Die Universität und der Deutsche Akademische Austauschdienst (DAAD) tragen die Einrichtung gemeinsam. Die knapp 30 Lehrstühle werden von deutschen Unternehmen finanziert. Das CDHK hat vier Fakultäten: Elektrotechnik, Maschinenwesen, Wirtschaftswissenschaften und Wirtschaftsrecht. Es gibt nur Master-Studiengänge. Das Studium dauert drei Jahre, oftmals inklusive eines Auslandssemesters in Deutschland.

Deutsche Kultur, chinesische Mentalität

Auch die Chinesen müssen sich an deutsche Kultur und Mentalität am CDHK gewöhnen. Was die Leistungsbereitschaft angeht, sagen die zwei chinesischen Studenten Cai Hayan und Wang Tingjun in perfektem Deutsch, liegen die Chinesen weit vorne. "Die meisten Deutschen wollen nicht am Wochenende arbeiten. Sie sind nicht so fleißig wie die Chinesen."

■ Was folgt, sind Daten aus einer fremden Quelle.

### src/hw/rtl/blit_engine_2d_defines.svh
// ----------------------------------------------------------------------------
// blit_engine_2d_defines: assertion macros
// Shorthand for clocked implication checks, disabled while in reset.
// ----------------------------------------------------------------------------
`ifndef BLIT_ENGINE_2D_DEFINES_SVH
`define BLIT_ENGINE_2D_DEFINES_SVH

// same-cycle implication
`define BLIT_ASSERT_NOW(lbl, ante, cons, msg) \
    lbl: assert property (@(posedge clk) disable iff (!rst_n) (ante) |-> (cons)) \
        else $error(msg);

// next-cycle implication
`define BLIT_ASSERT_NEXT(lbl, ante, cons, msg) \
    lbl: assert property (@(posedge clk) disable iff (!rst_n) (ante) |=> (cons)) \
        else $error(msg);

`endif

### src/hw/rtl/blit_pkg.sv
// ----------------------------------------------------------------------------
// blit_pkg
// Shared types, opcodes and constants of the 2D blitter.
// ----------------------------------------------------------------------------
`default_nettype none

package blit_pkg;

    localparam int DEF_ADDR_BITS  = 21;
    localparam int DEF_ROW_STRIDE = 2048;

    localparam int OP_BITS   = 3;
    localparam int AFLD_BITS = 21;
    localparam int W_BITS    = 12;
    localparam int H_BITS    = 11;
    localparam int PIX_BITS  = 32;

    localparam logic [OP_BITS-1:0] OP_CLEAR = 3'd0;
    localparam logic [OP_BITS-1:0] OP_FILL  = 3'd1;
    localparam logic [OP_BITS-1:0] OP_COPY  = 3'd2;
    localparam logic [OP_BITS-1:0] OP_KCOPY = 3'd3;
    localparam logic [OP_BITS-1:0] OP_WRITE = 3'd4;
    localparam logic [OP_BITS-1:0] OP_READ  = 3'd5;

    localparam logic [W_BITS-1:0]   CLEAR_W    = 12'd1280;
    localparam logic [H_BITS-1:0]   CLEAR_H    = 11'd1024;
    localparam logic [PIX_BITS-1:0] ALPHA_MASK = 32'hff00_0000;

    typedef struct packed {
        logic [OP_BITS-1:0]   op;
        logic [AFLD_BITS-1:0] dst_addr;
        logic [AFLD_BITS-1:0] src_addr;
        logic [W_BITS-1:0]    width;
        logic [H_BITS-1:0]    height;
        logic [PIX_BITS-1:0]  value;
    } blit_req_t;

    typedef struct packed {
        logic [PIX_BITS-1:0] read_data;
        logic                done_res;
    } blit_rsp_t;

    // controller -> datapath
    typedef struct packed {
        logic load;     // latch the request
        logic advance;  // step to the next pixel
        logic rd_src;   // read source pixel (copy)
        logic rd_dst;   // read destination word (read op)
        logic wr_fill;  // write fill color at destination pointer
        logic wr_word;  // write single word
    } blit_cmd_t;

    // datapath -> controller
    typedef struct packed {
        logic [OP_BITS-1:0] op;
        logic               empty;
        logic               last;
    } blit_sts_t;

endpackage

`default_nettype wire

### src/hw/rtl/blit_ctrl.sv
// ----------------------------------------------------------------------------
// blit_ctrl
// Sequencer: decodes the request and steps the datapath pixel by pixel.
// ----------------------------------------------------------------------------
`default_nettype none

module blit_ctrl (
    input  wire logic                clk,
    input  wire logic                rst_n,
    input  wire logic                start,
    output logic                     busy,
    output logic                     done,
    output blit_pkg::blit_cmd_t      cmd,
    input  wire blit_pkg::blit_sts_t sts
);

    typedef enum logic [2:0] {
        S_IDLE,
        S_DECODE,
        S_FILL,
        S_COPY,
        S_DRAIN,
        S_WORD,
        S_READ
    } state_t;

    state_t state_reg;
    logic   done_reg;

    assign busy = (state_reg != S_IDLE);
    assign done = done_reg;

    always_comb
    begin
        cmd         = '0;
        cmd.load    = (state_reg == S_IDLE) && start;
        cmd.advance = (state_reg == S_FILL) || (state_reg == S_COPY);
        cmd.rd_src  = (state_reg == S_COPY);
        cmd.rd_dst  = (state_reg == S_READ);
        cmd.wr_fill = (state_reg == S_FILL);
        cmd.wr_word = (state_reg == S_WORD);
    end

    always_ff @(posedge clk or negedge rst_n)
    begin
        if (!rst_n)
        begin
            state_reg <= S_IDLE;
            done_reg  <= 1'b0;
        end
        else
        begin
            done_reg <= 1'b0;
            case (state_reg)
                S_IDLE:
                begin
                    if (start)
                        state_reg <= S_DECODE;
                end
                S_DECODE:
                begin
                    case (sts.op)
                        blit_pkg::OP_CLEAR, blit_pkg::OP_FILL:
                        begin
                            if (sts.empty)
                            begin
                                state_reg <= S_IDLE;
                                done_reg  <= 1'b1;
                            end
                            else
                                state_reg <= S_FILL;
                        end
                        blit_pkg::OP_COPY, blit_pkg::OP_KCOPY:
                        begin
                            if (sts.empty)
                            begin
                                state_reg <= S_IDLE;
                                done_reg  <= 1'b1;
                            end
                            else
                                state_reg <= S_COPY;
                        end
                        blit_pkg::OP_WRITE: state_reg <= S_WORD;
                        blit_pkg::OP_READ:  state_reg <= S_READ;
                        default:
                        begin
                            state_reg <= S_IDLE;
                            done_reg  <= 1'b1;
                        end
                    endcase
                end
                S_FILL:
                begin
                    if (sts.last)
                    begin
                        state_reg <= S_IDLE;
                        done_reg  <= 1'b1;
                    end
                end
                S_COPY:
                begin
                    if (sts.last)
                        state_reg <= S_DRAIN;
                end
                S_DRAIN, S_WORD, S_READ:
                begin
                    state_reg <= S_IDLE;
                    done_reg  <= 1'b1;
                end
                default:
                    state_reg <= S_IDLE;
            endcase
        end
    end

endmodule

`default_nettype wire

Die Unterrichtssprache am CDHK ist Deutsch. Die chinesischen Dozenten haben in der Regel selbst in Deutschland studiert oder promoviert. Ein ganzes Jahr verbringen die chinesischen Studenten nur mit dem Erlernen der deutschen Sprache, bevor es richtig mit dem Fachstudium losgeht. Das hat Tradition, denn die Tongji-Universität wurde 1907 vom deutschen Mediziner Erich Paulun als "Chinesisch deutsche Medizinschule" gegründet. Bis heute gibt es ein breites deutschsprachiges Studienangebot und viele Kooperationen mit Deutschland. Viele der chinesischen CDHK-Studenten wünschen sich, später bei einer deutschen Firma zu arbeiten.

Fehlende Praxiserfahrung

Sasa Saric ist allerdings skeptisch, was die Jobaussichten der CDHK-Abgänger betrifft. Ihnen fehle es an Praxiserfahrung für die Arbeit in einem internationalen Konzern, so seine Kritik am Studienplan. Die meisten müssten wohl erst noch ein paar Jahre in einem chinesischen Unternehmen arbeiten. Er selbst möchte gerne in China bleiben und das Land zum Schwerpunkt seiner Forschung machen.

Und auch das CDHK hat Zukunftspläne. Es soll zusammengeführt werden mit der CDHAW, der Chinesisch-Deutschen Hochschule für Angewandte Wissenschaften – ebenfalls angesiedelt an der Tongji-Universität.